In contrast to “Promiscuous Intercourse,” a stage which “lies concealed in the misty antiquity of mankind”, is Morgan’s modern “Monogamian Family,” the final accomplishment in his history of human progress from savagery to civilization. At this stage, the paternity of children was assured, the joint ownership of real and personal property was introduced, and the inheritance by children was guaranteed. All known advances and institutions are related to this ultimate advance, for in Morgan’s own words, “Modern society reposes upon the monogamian family”.
Morgan’s theoretical goals included the refutation of the “degradation hypothesis” explanation of barbarian and savage populations found to be both physically and mentally below the standard of the supposed original man. Although Morgan treated sexuality as part of his larger argument, he did not set out to explore human sexuality as an important topic among contemporary peoples.
According to Morgan, the lowest conceivable stage of savagery was a stage of promiscuous, uncontrolled, unchecked sexuality. Such a stage of sexuality provided a theoretical counterpoint to the modern family, not to modern sexuality. Unrestrained sexuality among persons with a “feeble moral sense”, interacting in a prefamilial mode, is ultimately replaced by the institution of the modern, monogamian family. Morgan’s unmistakable point of departure is an attempt to document the transformation of raw animal sexuality into a multifaceted modern human social form. Progress is at the expense of sexuality; it does not incorporate it. For Morgan, the “facts of the human experience” are facts which show the institutions of family and government to have evolved from an earlier stage of unbridled sexual license.

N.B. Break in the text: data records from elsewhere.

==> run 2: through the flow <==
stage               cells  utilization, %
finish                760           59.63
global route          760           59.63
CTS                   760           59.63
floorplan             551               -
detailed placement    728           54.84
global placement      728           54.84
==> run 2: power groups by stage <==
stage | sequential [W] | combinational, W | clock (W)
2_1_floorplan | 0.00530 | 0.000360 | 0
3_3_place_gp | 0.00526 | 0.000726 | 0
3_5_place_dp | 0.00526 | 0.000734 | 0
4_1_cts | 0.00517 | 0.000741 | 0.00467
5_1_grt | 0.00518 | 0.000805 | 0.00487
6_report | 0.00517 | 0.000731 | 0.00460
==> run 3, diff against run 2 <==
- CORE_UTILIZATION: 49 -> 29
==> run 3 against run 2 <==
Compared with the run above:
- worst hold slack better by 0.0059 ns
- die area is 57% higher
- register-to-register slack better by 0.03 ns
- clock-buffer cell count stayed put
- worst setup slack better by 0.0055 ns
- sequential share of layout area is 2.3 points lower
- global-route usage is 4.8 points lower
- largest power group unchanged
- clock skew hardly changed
**src/rtl/fcpa_pkg.sv**
```systemverilog
`default_nettype none
package fcpa_pkg;

  localparam int PADDR_W = 4;
  localparam int DATA_W  = 32;
  localparam int CHUNK_W = 16;

  localparam logic [1:0] MODE_ALLOC   = 2'd0;
  localparam logic [1:0] MODE_FREE    = 2'd1;
  localparam logic [1:0] MODE_REBUILD = 2'd2;

  localparam logic [1:0] REG_BASE   = 2'd0;
  localparam logic [1:0] REG_LENGTH = 2'd1;
  localparam logic [1:0] REG_CHUNK  = 2'd2;
  localparam logic [1:0] REG_ALIGN  = 2'd3;

  typedef enum logic [2:0] {
    ST_OK       = 3'd0,
    ST_EMPTY    = 3'd1,
    ST_OOB      = 3'd2,
    ST_NULL     = 3'd3,
    ST_MISALIGN = 3'd4,
    ST_BADCFG   = 3'd5
  } status_e;

  typedef struct packed {
    logic                go;
    logic [DATA_W-1:0]   dividend;
    logic [CHUNK_W-1:0]  divisor;
  } div_req_t;

  typedef struct packed {
    logic                done;
    logic [DATA_W-1:0]   quotient;
    logic [CHUNK_W-1:0]  remainder;
  } div_rsp_t;

endpackage
`default_nettype wire

```
**src/rtl/fcpa_div.sv**
```systemverilog
`default_nettype none
module fcpa_div (
  input  logic                clk_i,
  input  logic                rst_ni,
  input  fcpa_pkg::div_req_t  req_i,
  output fcpa_pkg::div_rsp_t  rsp_o
);
  import fcpa_pkg::*;

  logic [DATA_W-1:0]  dvd_q;
  logic [CHUNK_W-1:0] dsr_q;
  logic [CHUNK_W-1:0] rem_q;
  logic [4:0]         cnt_q;
  logic               active_q;
  logic               done_q;

  logic [CHUNK_W:0]   trial;
  logic               fits;
  logic [CHUNK_W:0]   rem_next;

  always_comb begin
    trial    = {rem_q, dvd_q[DATA_W-1]};
    fits     = trial >= {1'b0, dsr_q};
    rem_next = fits ? trial - {1'b0, dsr_q} : trial;
  end

  always_ff @(posedge clk_i or negedge rst_ni) begin
    if (!rst_ni) begin
      dvd_q    <= '0;
      dsr_q    <= '0;
      rem_q    <= '0;
      cnt_q    <= '0;
      active_q <= 1'b0;
      done_q   <= 1'b0;
    end else begin
      done_q <= 1'b0;
      if (req_i.go) begin
        dvd_q    <= req_i.dividend;
        dsr_q    <= req_i.divisor;
        rem_q    <= '0;
        cnt_q    <= '0;
        active_q <= 1'b1;
      end else if (active_q) begin
        dvd_q <= {dvd_q[DATA_W-2:0], fits};
        rem_q <= rem_next[CHUNK_W-1:0];
        cnt_q <= cnt_q + 5'd1;
        if (cnt_q == '1) begin
          active_q <= 1'b0;
          done_q   <= 1'b1;
        end
      end
    end
  end

  assign rsp_o.done      = done_q;
  assign rsp_o.quotient  = dvd_q;
  assign rsp_o.remainder = rem_q;

endmodule
`default_nettype wire

```
**config.mk**
```make
export PLATFORM = sky130hd
export DESIGN_NAME = fcpa_div
export DESIGN_NICKNAME = d
export VERILOG_FILES = /design/src/rtl/fcpa_pkg.sv /design/src/rtl/fcpa_div.sv
export SDC_FILE = /design/constraint.sdc
export NUM_CORES = 1
export LEC_CHECK = 0
export BUFFER_PORTS_ARGS = -buffer_cell sky130_fd_sc_hd__buf_4
export CAP_MARGIN = 0
export CELL_PAD_IN_SITES_DETAIL_PLACEMENT = 0
export CELL_PAD_IN_SITES_GLOBAL_PLACEMENT = 2
export CORE_ASPECT_RATIO = 1.2
export CORE_UTILIZATION = 25
export CTS_BUF_LIST = sky130_fd_sc_hd__clkbuf_8 sky130_fd_sc_hd__clkbuf_16
export DETAILED_ROUTE_END_ITERATION = 8
export PLACE_DENSITY = 0.76
export REMOVE_ABC_BUFFERS = 1
export SYNTH_ARGS = -nofsm -noshare
export SYNTH_HDL_FRONTEND = slang
export SYNTH_SLANG_ARGS = --single-unit
export TNS_END_PERCENT = 30
```
**constraint.sdc**
```tcl
create_clock -name clk_i -period 3.2 [get_ports clk_i]
set_input_delay 0.32 -clock clk_i [delete_from_list [all_inputs] [get_ports clk_i]]
set_output_delay 0.32 -clock clk_i [all_outputs]
set_load 0.02 [all_outputs]
```
==> results.yml, run 1 <==
run_status:
  outcome: "complete, no violations"
power_and_ir_drop:
  p_leak_uw: 0.00269
  power.total_uw: 3640
  swShare_pct: 33.8
  power_frac_comb_pct: 36.1
  internal-power_uw: 2410
  pwr-share-seq_pct: 30.9
  switchingPower_uw: 1230
  clock_power_share_pct: 33.0
  power_density_nw_per_um2: 686
  ir_drop_mv: 0.229
place:
  port_buffers: 99
  routabilityCongestion: 0.816
  placed_cell_area_um2: 4950
  post-place-ws_ns: 0.418
  hpwl_um: 7120
  place_inst: 712
floorplanning:
  die_y_um: 141
  die_width_um: 118
  row_count: 50
  ioPinCount: 100
  coreArea_um2: 15600
  start_util_pct: 25.6
  die_area_um2: 16500
grt:
  grt_pass1_wl_um: 16400
  antenna_found_initial: 0
  grt_overflow: 0
  grt_pass1_vias: 3242
  grt_usage_pct: 12.3
  grt_max_degree: 72
timing:
  post-route-period-util_pct: 87.6
  worst_slack_ns: 0.398
  finClkSkew_ns: 0.00689
  max_freq_ghz: 0.357
  grt_setup_unrepaired: "no"
  slew_headroom_pct: 37.7
  setup_violations: 0
  maxSlewViolCount: 0
  finalHoldViolCount: 0
  period_minus_slack_ns: 2.80
  fin_setup_tns_ns: 0
  tightest_slew_ns: 0.935
setup_path:
  critical_path.endpoint_type: "flop"
  cp_cell_sequence: "ha_1 -> a21o_1 -> a21oi_1 -> a21oi_2 -> o21ai_1 -> and3_1 -> mux2_1 -> a211oi_2"
  critical_path.top_delay_family: "compound AO/OA/AOI/OAI gates"
  crit_type: "reg2reg"
  cp.arrival_ns: 3.05
  critPathMaxFanout: 10
  critPathLaunchType: "flop"
  cp_slowest_cell: "and3_1"
  critical_path_required_ns: 3.45
  max_stage_delay_ns: 0.52
  cp.buffers_inverters: 0
synthesis:
  postSynthCellCount: 424
  ys_types: 49
  synth_seq_cells: 71
  syn-cell-area_um2: 4010
  avgSynthCellArea_um2: 9.45
  yosysWarnings: 0
  seq_area_frac_synth_pct: 44.3
  synth_edf_count: 0
  ys_async_sr_fraction_pct: 100
  synth_ff_type: "dfrtp_1"
clocking:
  cts_htree_levels: 3
  cts.sinks: 71
  post_cts_buffers: 0
  cts_tree: "built"
  cts_resized: 0
  cts_buffers: 9
  cts_hold_buf: 0
  clkSlewWorstSetupHoldPaths_ns: 0.06
  cts_max_path_buffers: 2
  root_buffer: "clkbuf_16"
  clk_latency_ns: 0.33
cells_and_area:
  drive_gt1_share_pct: 25.0
  fin_nets: 585
  area_delta_synth_final_pct: 32.4
  fill_cells: 1645
  num_antenna_cells: 0
  finalInstanceArea_um2: 5300
  instances_no_fill: 728
routing:
  num_vias: 3271
  wl_um: 9930
  drtIter0Drc: 95
  wl_per_cell_um: 13.6
  drc: 0
  drt-pass1-iter-count: 4
  vias_per_cell: 4.49
  ant_nets: 0
job:
  maxCapViolCount: 0
hold_path:
  min_path_type: "in2async"
[power by group through the flow]
stage	clock network [uW]	logic (uW)	registers [uW]
after floorplan	0	756	1240
after global placement	0	1320	1140
after detailed placement	0	1320	1140
after CTS	1230	1330	1130
after global routing	1270	1450	1140
final	1200	1320	1120
[synthesized netlist by cell type (all sizes together), types with 3 or more instances]
cell,number,area [um^2]
a211oi,17,138
a21o,6,45.0
a21oi,15,78.8
a311oi,4,41.3
and3,3,18.8
buf,8,45.0
clkbuf,16,60.1
dfrtp,71,1780
ha,18,225
inv,20,75.1
mux2,3,33.8
mux2i,42,420
nand2,58,220
nand2b,5,31.3
nand3,6,30.0
nor2,29,109
nor2b,6,37.5
nor3,4,25.0
o21a,3,22.5
o21ai,56,280
xnor2,9,78.8
xor2,3,26.3
[final cells by class]
class                           count  area (um^2)  area share [%]
Timing Repair Buffer              104          781            14.7
Inverter                           20         75.1            1.42
Sequential cell                    71         1780            33.6
Clock buffer                       11          253            4.77
Clock inverter                      5          104            1.96
Multi-Input combinational cell    309         2050            38.7
Tap cell                          208          260            4.91
[routing by layer]
metal / track usage [%] / up-vias / wire (um)
li1: - / 1671 / -
met1: 16.0 / 1516 / 4740
met2: 19.5 / 75 / 4560
met3: 3.24 / 9 / 501
met4: 4.59 / 0 / 131
met5: 0 / - / 0
[layout by cell type (no fill, tap or decap), types with 3 or more instances in the layout]
cell type and instances:
o21a_1 3, bufinv_16 3, xor2_1 3, o21ai_0 55, a21oi_1 14, xnor2_1 9, mux2i_1 42, a211oi_1 15
nor3_1 3, inv_1 20, clkbuf_16 9, nand2_1 57, and3_1 3, nand2b_1 5, nor2_1 29, nand3_1 6
dfrtp_1 70, a21o_1 6, ha_1 18, nor2b_1 6, a311oi_1 3, buf_4 104
[state kept, by name (all words and copies together), names as in the netlist]
| signal | count |
|---|---|
| dvd_q | 32 |
| dsr_q | 16 |
| rem_q | 16 |
| cnt_q | 5 |
| active_q | 1 |
| done_q | 1 |
[kinds of logic after synthesis]
family          after synthesis  synth area share, %
simple gates                119                 13.3
compound gates              114                 17.8
flops                        71                 44.3
mux                          45                 11.3
buf+inv                      44                 4.50
fa+ha+maj                    19                 6.12
xor+xnor                     12                 2.62
[stage by stage]
stage	util [%]	hold slack, ns
finish	33.9	0.0835
global route	33.9	0.186
CTS	33.9	0.167
detailed placement	31.6	0.510
global placement	31.6	0.510
floorplan	-	0.0244
[final timing paths]
path / cells past startpoint / from / to / slack [ns]
setup / recovery: 8 / rem_q[2]$_DFFE_PN0P_ / rem_q[1]$_DFFE_PN0P_ / 0.40
max in group asynchronous: 1 / rst_ni / active_q$_DFF_PN0_ / 2.35
min in group clk_i: 3 / req_i[26] / dvd_q[10]$_DFFE_PN0P_ / 0.19
setup reg to reg: 8 / rem_q[2]$_DFFE_PN0P_ / rem_q[1]$_DFFE_PN0P_ / 0.40
hold reg to reg: 1 / dsr_q[0]$_DFFE_PN0P_ / dsr_q[0]$_DFFE_PN0P_ / 0.52
hold / removal: 1 / rst_ni / dsr_q[15]$_DFFE_PN0P_ / 0.08
(Power assumes the default switching activity.)
==> run 2, diff against run 1 <==
--- a/config.mk
+++ b/config.mk
@@ -5,6 +5,7 @@
 export SDC_FILE = /design/constraint.sdc
 export NUM_CORES = 1
 export LEC_CHECK = 0
+export ABC_AREA = 1
 export BUFFER_PORTS_ARGS = -buffer_cell sky130_fd_sc_hd__buf_4
 export CAP_MARGIN = 0
 export CELL_PAD_IN_SITES_DETAIL_PLACEMENT = 0
@@ -13,7 +14,7 @@
 export CORE_UTILIZATION = 25
 export CTS_BUF_LIST = sky130_fd_sc_hd__clkbuf_8 sky130_fd_sc_hd__clkbuf_16
 export DETAILED_ROUTE_END_ITERATION = 8
-export PLACE_DENSITY = 0.76
+export PLACE_DENSITY = 0.8
 export REMOVE_ABC_BUFFERS = 1
 export SYNTH_ARGS = -nofsm -noshare
 export SYNTH_HDL_FRONTEND = slang
==> constraint.sdc (replaced) <==
create_clock -name clk_i -period 3.05 [get_ports clk_i]
set_input_delay 0.305 -clock clk_i [delete_from_list [all_inputs] [get_ports clk_i]]
set_output_delay 0.305 -clock clk_i [all_outputs]
set_load 0.02 [all_outputs]
==> results.yml, run 2 <==
synthesis:
  syn-cell-area_um2: 4170
  synth_seq_cells: 71
  yosysWarnings: 0
  synth_top_area_share_pct: 42.6
  synth_ff_type: "dfrtp_1"
  synth_top_area_cell: "dfrtp_1"
  synth_edf_count: 0
  ys_types: 29
  avgSynthCellArea_um2: 7.44
  ys_async_sr_fraction_pct: 100
  postSynthCellCount: 561
  yosys-top-cells-area: "dfrtp_1, nand2_1, inv_1, o221ai_1, ha_1"
  synthMostInstantiatedCell: "nand2_1"
  synth_top_cells_by_count: "nand2_1, inv_1, dfrtp_1"
  seq_area_frac_synth_pct: 42.6
routing:
  vias_per_cell: 4.42
  drt-pass1-iter-count: 4
  ant_nets: 0
  drtIter0Drc: 150
  num_vias: 3851
  wl_um: 11600
  wl_per_cell_um: 13.3
  drc: 0
setup_path:
  critPathLaunchType: "flop"
  max_stage_delay_ns: 0.44
  critical_path_required_ns: 3.26
  critical_path.endpoint_type: "flop"
  cp.buffers_inverters: 2
  cp_slowest_cell: "dfrtp_1"
  r2r_slack_ns: 0.76
  cp_cell_sequence: "ha_1 -> nand2_1 -> inv_1 -> nand2_1 -> nand2_1 -> inv_1 -> nand3_2 -> nand2_2 -> nand2_4 -> nand2_2 -> nand2_1 -> nand2_1 -> nand2_1"
  path_common_cell: "nand2_1"
  cp.arrival_ns: 2.50
  crit_type: "reg2reg"
  critPathMaxFanout: 17
  critical_path.top_delay_family: "simple AND/OR/NAND/NOR gates"
floorplanning:
  coreArea_um2: 16300
  row_count: 51
  die_width_um: 120
  start_util_pct: 25.7
  ioPinCount: 100
  die_area_um2: 17200
  die_y_um: 144
clocking:
  cts_resized: 0
  clkSlewWorstSetupHoldPaths_ns: 0.06
  cts.sinks: 71
  cts_htree_levels: 3
  post_cts_buffers: 0
  cts_buffers: 9
  clk_latency_ns: 0.32
  root_buffer: "clkbuf_16"
  cts_hold_buf: 0
  cts_tree: "built"
  cts_max_path_buffers: 2
grt:
  grt_pass1_wl_um: 19300
  grt_pass1_vias: 3895
  antenna_found_initial: 0
  grt_max_degree: 72
  grt_overflow: 0
  grt_usage_pct: 14.1
timing:
  setup_violations: 0
  max_freq_ghz: 0.436
  maxSlewViolCount: 0
  fin_setup_tns_ns: 0
  period_minus_slack_ns: 2.29
  finClkSkew_ns: 0.00703
  grt_setup_unrepaired: "no"
  holdWs_ns: 0.102
  slew_headroom_pct: 35.8
  finalHoldViolCount: 0
  post-route-period-util_pct: 75.2
  tightest_slew_ns: 0.961
cells_and_area:
  num_antenna_cells: 0
  area_delta_synth_final_pct: 29.4
  fill_cells: 1782
  top_regs: "dvd_q x32, dsr_q x16, rem_q x16"
  multi_input_area_um2: 1920
  ff_latch_area_um2: 1780
  post-route-util_pct: 33.2
  largest_reg_flops: 32
  final_common_cell: "nand2_1"
  fin_nets: 724
  top_register: "dvd_q"
  final_cell_mix: "nand2_1, buf_4, inv_1"
  drive_gt1_share_pct: 19.9
power_and_ir_drop:
  p_leak_uw: 0.00294
  internal-power_uw: 2400
  power_frac_comb_pct: 46.3
  swShare_pct: 42.1
  switchingPower_uw: 1740
  clock_power_share_pct: 24.2
  ir_drop_mv: 0.315
  power_density_nw_per_um2: 766
  pwr-share-seq_pct: 29.5
place:
  port_buffers: 99
  hpwl_um: 8570
  routabilityCongestion: 0.883
run_status:
  outcome: "complete, no violations"
job:
  maxCapViolCount: 0
hold_path:
  min_path_type: "in2async"
run 2: final timing paths:
path / to / start / cells after the start
worst min register to register: dsr_q[0]$_DFFE_PN0P_ / dsr_q[0]$_DFFE_PN0P_ / 2
max in group asynchronous: dvd_q[14]$_DFFE_PN0P_ / rst_ni / 1
min in group clk_i: dsr_q[4]$_DFFE_PN0P_ / req_i[4] / 3
worst max-delay path: rem_q[13]$_DFFE_PN0P_ / rem_q[6]$_DFFE_PN0P_ / 13
worst max register to register: rem_q[13]$_DFFE_PN0P_ / rem_q[6]$_DFFE_PN0P_ / 13
worst min-delay path: dvd_q[7]$_DFFE_PN0P_ / rst_ni / 1
run 2: area by class of cell:
type	count	area share, %
clock buffers	10	4.43
well taps	212	4.91
flip-flops and latches	71	32.9
repair buffers	103	14.3
inverters	103	7.16
multi-input cells	366	35.5
clock inverters	6	0.788
run 2: logic make-up after synthesis:
logic type	after synthesis	share of synthesized area (%)
and+or+nand+nor	280	28.4
adders and majority gates	19	5.88
AOI/OAI and AO/OA	60	10.1
xor gates and xnor gates	7	1.47
DFF	71	42.6
buffers and inverters	124	11.5
run 2: metrics by stage:
step / setup slack, ns / cells / total power [uW] / instance area, um^2
2_1_floorplan: 0.978 / 540 / 2510 / 4080
3_3_place_gp: 0.731 / 855 / 3180 / 5120
3_5_place_dp: 0.749 / 855 / 3180 / 5120
4_1_cts: 0.729 / 871 / 4210 / 5400
5_1_grt: 0.571 / 871 / 4490 / 5400
6_report: 0.756 / 871 / 4140 / 5400
run 2: power groups by stage:
stage               combinational, uW  clock, uW  sequential (uW)
floorplan                        1150          0             1360
CTS                              1950       1040             1230
finish                           1920       1000             1220
global placement                 1940          0             1240
global route                     2160       1090             1250
detailed placement               1940          0             1240
run 2: layer usage:
layer	routed length [um]	track usage, %
met1	5040	16.7
met2	5680	25.0
met3	816	4.33
met4	42	3.36
met5	0	0
==> run 3, diff against run 2 <==
--- a/config.mk
+++ b/config.mk
@@ -14,7 +14,7 @@
 export CORE_UTILIZATION = 25
 export CTS_BUF_LIST = sky130_fd_sc_hd__clkbuf_8 sky130_fd_sc_hd__clkbuf_16
 export DETAILED_ROUTE_END_ITERATION = 8
-export PLACE_DENSITY = 0.8
+export PLACE_DENSITY = 0.82
 export REMOVE_ABC_BUFFERS = 1
 export SYNTH_ARGS = -nofsm -noshare
 export SYNTH_HDL_FRONTEND = slang
==> constraint.sdc (replaced) <==
create_clock -name clk_i -period 1.9 [get_ports clk_i]
set_input_delay 0.19 -clock clk_i [delete_from_list [all_inputs] [get_ports clk_i]]
set_output_delay 0.19 -clock clk_i [all_outputs]
set_load 0.02 [all_outputs]
==> results.yml, run 3 (same netlist as run 2, synthesis figures left out) <==
power_and_ir_drop:
  clock_power_share_pct: 20.2
  power_density_nw_per_um2: 1310
  power_frac_comb_pct: 56.3
  ir_drop_mv: 0.453
  power.total_uw: 8270
  internal-power_uw: 4920
  swShare_pct: 40.5
  pwr-share-seq_pct: 23.5
  switchingPower_uw: 3340
  p_leak_uw: 0.00332
floorplanning:
  die_area_um2: 17200
  ioPinCount: 100
  die_width_um: 120
  die_y_um: 144
  start_util_pct: 25.7
  row_count: 51
  coreArea_um2: 16300
routing:
  drc: 0
  drt-pass1-iter-count: 4
  ant_nets: 0
  wl_um: 12700
  num_vias: 4119
  vias_per_cell: 4.43
  drtIter0Drc: 109
  wl_per_cell_um: 13.7
cells_and_area:
  final_cell_mix: "nand2_1, buf_4, inv_1"
  fill_cells: 1739
  largest_reg_flops: 32
  ff_latch_area_um2: 1780
  num_antenna_cells: 0
  drive_gt1_share_pct: 34.5
  top_regs: "dvd_q x32, dsr_q x16, rem_q x16"
  post-route-util_pct: 38.7
  area_delta_synth_final_pct: 50.7
  fin_nets: 783
  final_common_cell: "nand2_1"
  top_register: "dvd_q"
  multi_input_area_um2: 2290
grt:
  grt_usage_pct: 15.5
  grt_pass1_wl_um: 20800
  grt_max_degree: 46
  antenna_found_initial: 0
  grt_pass1_vias: 4272
  grt_overflow: 0
place:
  routabilityCongestion: 0.835
  port_buffers: 99
  hpwl_um: 9340
setup_path:
  critPathMaxFanout: 6
  r2r_start: "rem_q[13]$_DFFE_PN0P_"
  rr_worst_depth: 11
  critPathLaunchType: "flop"
  cp.arrival_ns: 2.13
  critical_path_required_ns: 2.13
  crit_type: "reg2reg"
  critical_path.endpoint_type: "flop"
  cp-startpoint: "rem_q[13]$_DFFE_PN0P_"
timing:
  slew_headroom_pct: 36.5
  tightest_slew_ns: 0.952
  period_minus_slack_ns: 1.90
  max_freq_ghz: 0.527
  finClkSkew_ns: 0.00572
  grt_setup_unrepaired: "yes"
  post-route-period-util_pct: 99.9
  finalHoldViolCount: 0
  maxSlewViolCount: 0
  setup_violations: 0
run_status:
  outcome: "complete, no violations"
clocking:
  cts.sinks: 71
  clkSlewWorstSetupHoldPaths_ns: 0.06
  clk_latency_ns: 0.34
  cts_max_path_buffers: 2
  root_buffer: "clkbuf_16"
  cts_buffers: 9
  cts_htree_levels: 3
  cts_tree: "built"
job:
  maxCapViolCount: 0
hold_path:
  min_from: "req_i[3]"
  min_path_type: "in2reg"
  min_delay_path_depth: 3
## run 3: worst max-delay path, stage by stage, from the launching register on
cell and delay [ns]:
dfrtp_1 0.41, ha_4 0.30, nand3b_1 0.17, nor2_1 0.14
nand2_1 0.07, nor2_2 0.16, nor2_4 0.08, nand2_8 0.13
clkbuf_16 0.16, nand2_1 0.05, nand3_1 0.07, nand2_1 0.05
## run 3: repair_timing
item,CTS,global route
hold buffers,1,0
setup endpoints to repair,16,17
hold endpoints to repair,26,0
pin swaps,2,32
gates cloned,1,1
buffers inserted,1,6
gates resized for setup,18,64
## run 3: layout make-up
class	instances	share of cell area, %
multi-input combinational	366	36.4
sequential	71	28.2
timing repair buffer	162	20.3
inverter	103	6.18
tap	212	4.22
clock buffer	11	4.02
clock inverter	5	0.616
## run 3: through the flow
step | hold slack, ns | setup slack (ns) | cells | area (um^2) | setup TNS, ns
after floorplan | -0.106 | -0.172 | 540 | 4080 | -6.59
after global placement | 0.149 | -0.104 | 904 | 5510 | -1.03
after detailed placement | 0.152 | -0.143 | 904 | 5510 | -1.02
after CTS | 0.0438 | -0.000108 | 923 | 5960 | -0.000108
after global routing | 0.0494 | -0.106 | 930 | 6290 | -1.33
final | 0.0525 | 0.00140 | 930 | 6290 | 0
## run 3: worst paths after layout
kind	to	slack (ns)
min	dsr_q[3]$_DFFE_PN0P_	0.05
max reg2reg	rem_q[2]$_DFFE_PN0P_	0.001
min in group asynchronous	dvd_q[6]$_DFFE_PN0P_	0.32
max in group asynchronous	dsr_q[1]$_DFFE_PN0P_	1.00
min reg2reg	cnt_q[2]$_DFFE_PN0P_	0.50
max	rem_q[2]$_DFFE_PN0P_	0.001
## run 3: power by group through the flow
stage	registers, uW	clock network, uW	logic [uW]
2_1_floorplan	2180	0	1850
3_3_place_gp	1900	0	3830
3_5_place_dp	1910	0	3830
4_1_cts	1920	1740	4070
5_1_grt	1970	1790	5140
6_report	1940	1670	4660
## run 3: metal layers
metal	routed length [um]	GRT usage (%)	up-vias
li1	-	-	2085
met4	168	4.87	0
met5	0	0	-
met3	840	5.00	12
met1	5350	17.6	1919
met2	6350	27.3	103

One consequence of this reasoning is that anthropologists should study the family instead of sexuality, or ideas about sexuality. To the extent that modern theorists assume that sexuality is “under control” in every known society, the family and/or the mechanisms of control demand study, not sexuality itself. This seems to be a serious error in logic and a potentially serious deterrent to competent ethnography.
This epistemology which opposes or transforms sexuality into social organization is not easily relegated to the writings of one outmoded theorist; Morgan’s legacy is still with us. It is evident in the beginning sentence of Fox’s chapter on “The Incest Problem” in Kinship and Marriage: “If primary kin were allowed to mate, then many of the elaborate arrangements we are going to explore in this book would be unnecessary”. The implication is that kinship as we know it and study it would not exist, were sexual relations allowed in the family unit (outside of husband-wife). Stated in another way, the management of sexuality generates the primary structures of kinship and social organization which anthropologists have made as the core of their discipline. With or without tacit acknowledgment of the preempted role of a suppressed sexuality, anthropologists usually tend to address themselves to what sexuality hath wrought (kinship and social organization), rather than to how sexuality operates in a symbolic world, and how it perseveres as an important element of interpersonal relationship and ideology. This oversight finally was noticed in the important work of Schneider and Kemnitzer.